The output from that program, run against the 100,000 unique URLs in my file, is:

10000  44  0.44%
20000  187  0.935%
30000  423  1.41%
40000  753  1.8825%
50000  1200  2.4%
60000  1753  2.92166666666667%
70000  2375  3.39285714285714%
80000  3123  3.90375%
90000  3946  4.38444444444444%
100000  4834  4.834%
100000 urls read
4834 collisions
False positive rate = 4.834%

Note how the false positive rate increases as the number of items inserted into the table increases.
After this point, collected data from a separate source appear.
## src/hdl/kmc_pkg.sv

```systemverilog
// Shared constants, types and helpers for the k-means clustering unit.
package kmc_pkg;

  localparam int unsigned MAX_VECTORS_DEF  = 1024;
  localparam int unsigned MAX_CLUSTERS_DEF = 8;
  localparam int unsigned MAX_DIM_DEF      = 8;

  localparam logic [3:0] RESET_NUM_CLUSTERS  = 4'd2;
  localparam logic [3:0] RESET_VECTOR_LENGTH = 4'd2;
  localparam logic [9:0] RESET_MAX_ITER      = 10'd200;

  localparam logic [1:0] REG_NUM_CLUSTERS  = 2'd0;
  localparam logic [1:0] REG_VECTOR_LENGTH = 2'd1;
  localparam logic [1:0] REG_MAX_ITER      = 2'd2;

  // One component transaction handed from the loader to the engine.
  typedef struct packed {
    logic [31:0] comp;
    logic        last;
  } kmc_item_t;

  // Clamp a 4-bit register into 1..hi.
  function automatic logic [3:0] clamp_cfg(input logic [3:0] v, input logic [3:0] hi);
    logic [3:0] r;
    begin
      r = v;
      if (v == 4'd0) r = 4'd1;
      else if (v > hi) r = hi;
      return r;
    end
  endfunction

endpackage

```

## src/hdl/kmc_queue.sv

```systemverilog
// Two-entry queue between the input front end and the clustering engine.
module kmc_queue (
  input  logic              clk,
  input  logic              rst_n,
  input  logic              wr_valid,
  output logic              wr_ready,
  input  kmc_pkg::kmc_item_t wr_data,
  output logic              rd_valid,
  input  logic              rd_ready,
  output kmc_pkg::kmc_item_t rd_data
);

  kmc_pkg::kmc_item_t mem_r [2];
  logic       wp_r, rp_r;
  logic [1:0] cnt_r;
  logic       do_wr, do_rd;

  assign wr_ready = (cnt_r != 2'd2);
  assign rd_valid = (cnt_r != 2'd0);
  assign rd_data  = mem_r[rp_r];
  assign do_wr    = wr_valid && wr_ready;
  assign do_rd    = rd_valid && rd_ready;

  // Pointer and occupancy update.
  always_ff @(posedge clk) begin
    if (!rst_n) begin
      wp_r  <= 1'b0;
      rp_r  <= 1'b0;
      cnt_r <= 2'd0;
    end else begin
      if (do_wr) wp_r <= ~wp_r;
      if (do_rd) rp_r <= ~rp_r;
      cnt_r <= cnt_r + {1'b0, do_wr} - {1'b0, do_rd};
    end
  end

  // Payload storage.
  always_ff @(posedge clk) begin
    if (do_wr) mem_r[wp_r] <= wr_data;
  end

endmodule

```

## config.mk

```make
export PLATFORM = sky130hd
export DESIGN_NAME = kmc_queue
export DESIGN_NICKNAME = d
export VERILOG_FILES = /design/src/hdl/kmc_pkg.sv /design/src/hdl/kmc_queue.sv
export SDC_FILE = /design/constraint.sdc
export NUM_CORES = 1
export LEC_CHECK = 0
export CAP_MARGIN = 10
export CORE_UTILIZATION = 50
export CTS_CLUSTER_SIZE = 12
export DETAILED_ROUTE_END_ITERATION = 10
export DONT_BUFFER_PORTS = 1
export PLACE_DENSITY_LB_ADDON = 0.15
export SETUP_SLACK_MARGIN = 0.5
export SLEW_MARGIN = 20
export SYNTH_ARGS = -nofsm -noshare
export SYNTH_HDL_FRONTEND = slang
export SYNTH_SLANG_ARGS = --single-unit
```

## constraint.sdc

```tcl
create_clock -name clk -period 6.5 [get_ports clk]
set_clock_uncertainty 0.15 [all_clocks]
set_input_delay 0.65 -clock clk [delete_from_list [all_inputs] [get_ports clk]]
set_output_delay 0.65 -clock clk [all_outputs]
set_load 0.01 [all_outputs]
```

==> qor.txt <==
status = complete, no violations
Final nets = 173
largest net degree at the start of global routing = 34
WP buf/inv = 0
R2R Setup Slk = 4.41 ns
root buffer cell = clkbuf_8
initial drt markers = 67
hold path cells = 0
Setup crit end kind = output port
Avg Synthesized Cell Area = 21.8 um^2
hold_sp = wr_data[0]
Worst EP arrival = 1.86 ns
Pwr Total = 1.19 mW
cell area after synthesis = 2770 um^2
fin crit share = 0.409
Peak VDD IR = 0.263 mV
Sw Ratio = 0.261
Hold Crit Endpoint = mem_r[1][0]
I/O Buffers = 0
Psw = 311 uW
routed len/inst = 18.6 um
GRT Util Overall = 0.140
Reg clk slew, reported paths = 0.07 ns
Comb power frac = 0.201
Clock Power Share = 0.269
first-pass GRT wire length = 5820 um
Die ar. = 5850 um^2
initial antenna violation count = 0
Rel. slew slack = 0.280
Worst R2R Start = cnt_r[0]
Pleak = 1.05 nW
I/O pin count = 72
Finished Cell Area = 2980 um^2
final wirelength = 3880 um
clk buf depth = 2
yosys warns = 0
area delta synth->final = 7.45%
postcts setup bufs = 0
Std-Cell Core Area = 5240 um^2
Setup-failing EPs final = 0
Yosys top cell area share = 0.715
Post-synth ARST share = 0
H-tree levels = 3
Worst Path Max Fanout = 33
Die W = 76.5 um
sequential area share after synthesis = 0.751
Synth Instances = 127
clk sinks = 71
maximum clock frequency = 376 MHz
Post-Syn Nets = 166
cell-internal power = 881 uW
setup ws final = 3.84 ns
power per cell area = 400 nW/um^2
Resize count post-CTS = 0
final critical-path required period = 2.66 ns
final core utilization = 0.569
Initial Utilization = 0.529
CTS buffer count = 9
layout cells sized above 1 = 0.367
worst skew pair latency = 0.33 ns
HP Class = in2reg
Distinct cells, synth = 18
DRC errors left = 0
drt pass-1 iters = 4
CTS tree = done
cell taking the most area after synthesis = edfxtp_1
Final HPWL DP = 2420 um
number of global-route vias before repair = 1,152
maxcap violations = 0
Commonest cells post-synth = edfxtp_1 (66), mux2_4 (30), dfxtp_1 (5)
Die Y = 76.5 um
EDFF count, synth = 66
Final Hold Vio Count = 0
Worst-Margin Slew = 1.08 ns
max incr delay on CP = 1.03 ns
grt total ovfl = 0
slowest CP cell = dfxtp_2
hold_buf cts = 0
antenna cells = 0
row count = 26
DP Area = 2800 um^2
Place WS = 4.17 ns
Setup Crit Path Kind = reg2out
via density per instance = 5.22
Final ANT Viol Nets = 0
Required @ worst endpoint = 5.70 ns
Main synth FF type = edfxtp_1
Sum Neg Setup Slack = 0 ns
crit-path cells = mux2_2
RSZ-0062 raised after global routing = false
worst reg2reg path depth = 3
Synth area leaders = edfxtp_1 (71%), mux2_4 (16%), dfxtp_1 (3.6%)
Filler cells = 396
total number of vias = 1,090
startpoint types = flop
Seq pwr share = 0.530
most common cell in the netlist = edfxtp_1
FF-to-FF End = mem_r[0][23]
kind of cell adding the most delay to the critical path = flip-flops
Placer Congestion = 0.622
post-synthesis register bit count = 71
max-slew violations = 0
cell usage in the layout (no fill, tap or decap):
master	n
mux2_2	3
ha_1	2
clkinv_1	1
and2_1	2
bufinv_16	1
dfxtp_2	1
clkbuf_1	2
o21a_2	1
nor2_4	1
clkbuf_8	9
inv_1	1
and3_2	1
or2_2	1
clkinv_2	3
nor2b_1	2
mux2_4	30
mux2i_1	1
nand2b_1	2
nand2_1	2
dfxtp_1	4
xnor2_1	3
edfxtp_1	66
cell families after synthesis:
kind of cell | after synthesis | share of synthesized area
muxes | 34 | 0.178
adders and majority gates | 2 | 0.00902
DFF | 71 | 0.751
and+or+nand+nor | 11 | 0.0221
AOI/OAI and AO/OA | 1 | 0.00316
xor gates and xnor gates | 3 | 0.00948
buffers and inverters | 5 | 0.0271
routing by layer:
metal,share of wire,wire [um],GRT usage,up-vias
li1,-,-,-,500
met1,0.36,1390,0.135,531
met2,0.52,2020,0.233,51
met3,0.10,389,0.0671,8
met4,0.021,82,0.0981,0
met5,0,0,0,-
power by group through the flow:
stage	logic [mW]	registers [mW]	clock network [mW]
detailed placement	0.243	0.644	0
global route	0.255	0.640	0.344
CTS	0.244	0.634	0.328
finish	0.239	0.632	0.321
global placement	0.238	0.638	0
floorplan	0.268	0.601	0
worst max-delay path by stage:
stage	to	depth (start not counted)
finish	rd_data[1]	1
global route	rd_data[0]	1
CTS	rd_data[1]	1
detailed placement	rd_data[1]	1
global placement	rd_data[1]	1
floorplan	mem_r[0][0]	2
flip-flops by register name, indices dropped and copies added, names as in the netlist, named ones only:
name / flops
cnt_r: 2
mem_r: 66
rp_r: 1
wp_r: 1
stage by stage:
stage	std cells	hold slack (ns)
after detailed placement	193	0.400
final	209	0.262
after CTS	209	0.247
after global routing	209	0.243
after global placement	193	0.349
after floorplan	127	0.305
cell type report:
class                   instances  area (um^2)  share of cell area
clock buffers                  11          131              0.0441
well taps                      70         87.6              0.0294
inverters                       1         3.75             0.00126
clock inverters                 5         48.8              0.0164
multi-input cells              51          624               0.210
flip-flops and latches         71         2080               0.699
Note: power is estimated with default switching activity, not from simulation.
Note also that the overall false positive rate of 4.834 percent is much lower than the computed false positive rate of 9.516 percent. The reason is that the computed false positive rate is the probability of a collision when inserting a value into a table of size m after n items have already been added. It does not represent the number of false positives you can expect when inserting n items.

A simple hash table is fine if you have the memory to adjust the size for your desired false positive rate. A good rule of thumb is to set the size of the hash table (in bits) equal to the number of items you want to insert, divided by the false positive rate:

m = n /p

Where m is the size of the table in bits, n is the number of items to be inserted, and p is the false positive rate. To insert 100,000 items with a false positive rate of 10%, you would need 100,000/0.1, or one million bits. If you want to lower the false positive rate to one percent, you have to increase the table size to ten million bits.

A simple bit-addressed hash table will allow you to process more items, but even it breaks down as the number of items increases and/or your desired false positive rate decreases. If you want to insert a million items with an error rate of 0.1 percent (one in a thousand), you need a billion bits—almost 128 megabytes of RAM. You can use hash tables to process millions of items, but you'll need something better if you want tens or hundreds of millions.